JAKARTA — Menteri Pendidikan Tinggi, Sains, dan Teknologi (Mendiktisaintek) Brian Yuliarto mendatangi Gedung Nusantara I DPR RI dengan koper penuh angka capaian. Dalam rapat kerja bersama Komisi X DPR RI, Selasa, 3 Februari 2026, Brian membedah rapor kinerja kementeriannya sepanjang tahun anggaran 2025 yang diklaim melampaui target administratif.
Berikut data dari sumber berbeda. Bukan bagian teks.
==> src/rtl/ws2812_bit_timer.sv <==
// Sequences the high and low phases of one WS2812 bit; a start issued on the
// cycle bit_done is high chains the next bit with no idle cycle.
module ws2812_bit_timer
    import led_pkg::*;
#(
    parameter int T0H_CYCLES = T0H_CYCLES_DEF,
    parameter int T0L_CYCLES = T0L_CYCLES_DEF,
    parameter int T1H_CYCLES = T1H_CYCLES_DEF,
    parameter int T1L_CYCLES = T1L_CYCLES_DEF
) (
    input  logic clk_in,
    input  logic rst_in,
    input  logic start,
    input  logic bit_value,
    output logic strand_out,
    output logic high_done,
    output logic bit_done
);

    localparam int MaxHigh = (T1H_CYCLES > T0H_CYCLES) ? T1H_CYCLES : T0H_CYCLES;
    localparam int MaxLow  = (T1L_CYCLES > T0L_CYCLES) ? T1L_CYCLES : T0L_CYCLES;
    localparam int MaxT    = (MaxHigh > MaxLow) ? MaxHigh : MaxLow;
    localparam int TW      = (MaxT > 1) ? $clog2(MaxT) : 1;

    logic          high_r;
    logic          low_r;
    logic          bit_r;
    logic [TW-1:0] timer_r;
    logic          out_r;

    // Phase sequencer: high phase then low phase, lengths picked by the latched bit.
    always_ff @(posedge clk_in or posedge rst_in) begin
        if (rst_in) begin
            high_r  <= 1'b0;
            low_r   <= 1'b0;
            bit_r   <= 1'b0;
            timer_r <= '0;
            out_r   <= 1'b0;
        end else if (start) begin
            high_r  <= 1'b1;
            low_r   <= 1'b0;
            bit_r   <= bit_value;
            timer_r <= bit_value ? TW'(T1H_CYCLES - 1) : TW'(T0H_CYCLES - 1);
            out_r   <= 1'b1;
        end else if (high_r) begin
            if (timer_r == '0) begin
                high_r  <= 1'b0;
                low_r   <= 1'b1;
                timer_r <= bit_r ? TW'(T1L_CYCLES - 1) : TW'(T0L_CYCLES - 1);
                out_r   <= 1'b0;
            end else begin
                timer_r <= timer_r - TW'(1);
            end
        end else if (low_r) begin
            if (timer_r == '0) begin
                low_r <= 1'b0;
            end else begin
                timer_r <= timer_r - TW'(1);
            end
        end else begin
            out_r <= 1'b0;
        end
    end

    assign strand_out = out_r;
    assign high_done  = high_r && (timer_r == '0);
    assign bit_done   = low_r && (timer_r == '0);

endmodule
Dengan pagu jumbo sebesar Rp58,51 triliun, Kemdiktisaintek berhasil menyerap anggaran hingga 94,83 persen. Namun, Brian menegaskan bahwa efektivitas tidak hanya diukur dari seberapa habis uang negara, melainkan seberapa besar dampaknya bagi mahasiswa di ujung tombak pembangunan.
Inklusi di Garis Depan: KIP Kuliah dan Beasiswa 3T
Di tengah kritik soal mahalnya biaya pendidikan tinggi, Kemdiktisaintek memamerkan daya jangkau program sosialnya. Sepanjang 2025, Kartu Indonesia Pintar (KIP) Kuliah diklaim telah menyentuh 115.595 mahasiswa. Tak hanya itu, skema Beasiswa Afirmasi Pendidikan Tinggi (ADik) menyasar 13.845 penerima, memprioritaskan putra-putri dari daerah tertinggal, terdepan, dan terluar (3T).
“Masukan Komisi X menjadi referensi utama bagi kami untuk terus memperkuat kinerja yang berorientasi pada hasil, bukan sekadar prosedur,” ujar Brian Yuliarto di hadapan para legislator.
Paradigma “Diktisaintek Berdampak” 2026
Memasuki tahun 2026, Brian memperkenalkan jargon baru: Diktisaintek Berdampak. Kebijakan ini dirancang untuk memangkas beban administratif dosen dan birokrasi kampus, lalu mengalihkannya pada output nyata bagi dunia usaha dan masyarakat.
Salah satu terobosan yang disorot adalah rencana pemanfaatan Tes Kemampuan Akademik (TKA) sebagai standar baru penguatan kualitas input mahasiswa di jenjang pendidikan tinggi.
Catatan dari Senayan
Meski angka perencanaan mencapai skor 93,93 persen (predikat sangat baik dari Bappenas), Ketua Komisi X DPR RI Hetifah Sjaifudian tetap memberikan catatan tebal. Parlemen mendorong agar kinerja di tahun 2026 tidak terjebak pada angka-angka di atas kertas, tetapi selaras dengan visi inklusivitas pendidikan.
”Kami berharap rencana kerja 2026 dilaksanakan secara terukur dan memberikan dampak nyata bagi kemajuan ekosistem sains dan teknologi kita,” ujar Hetifah menutup rapat. Tantangan kini ada di pundak kementerian untuk membuktikan bahwa anggaran triliunan rupiah tersebut mampu mengonversi gelar akademik menjadi solusi nyata bagi industri.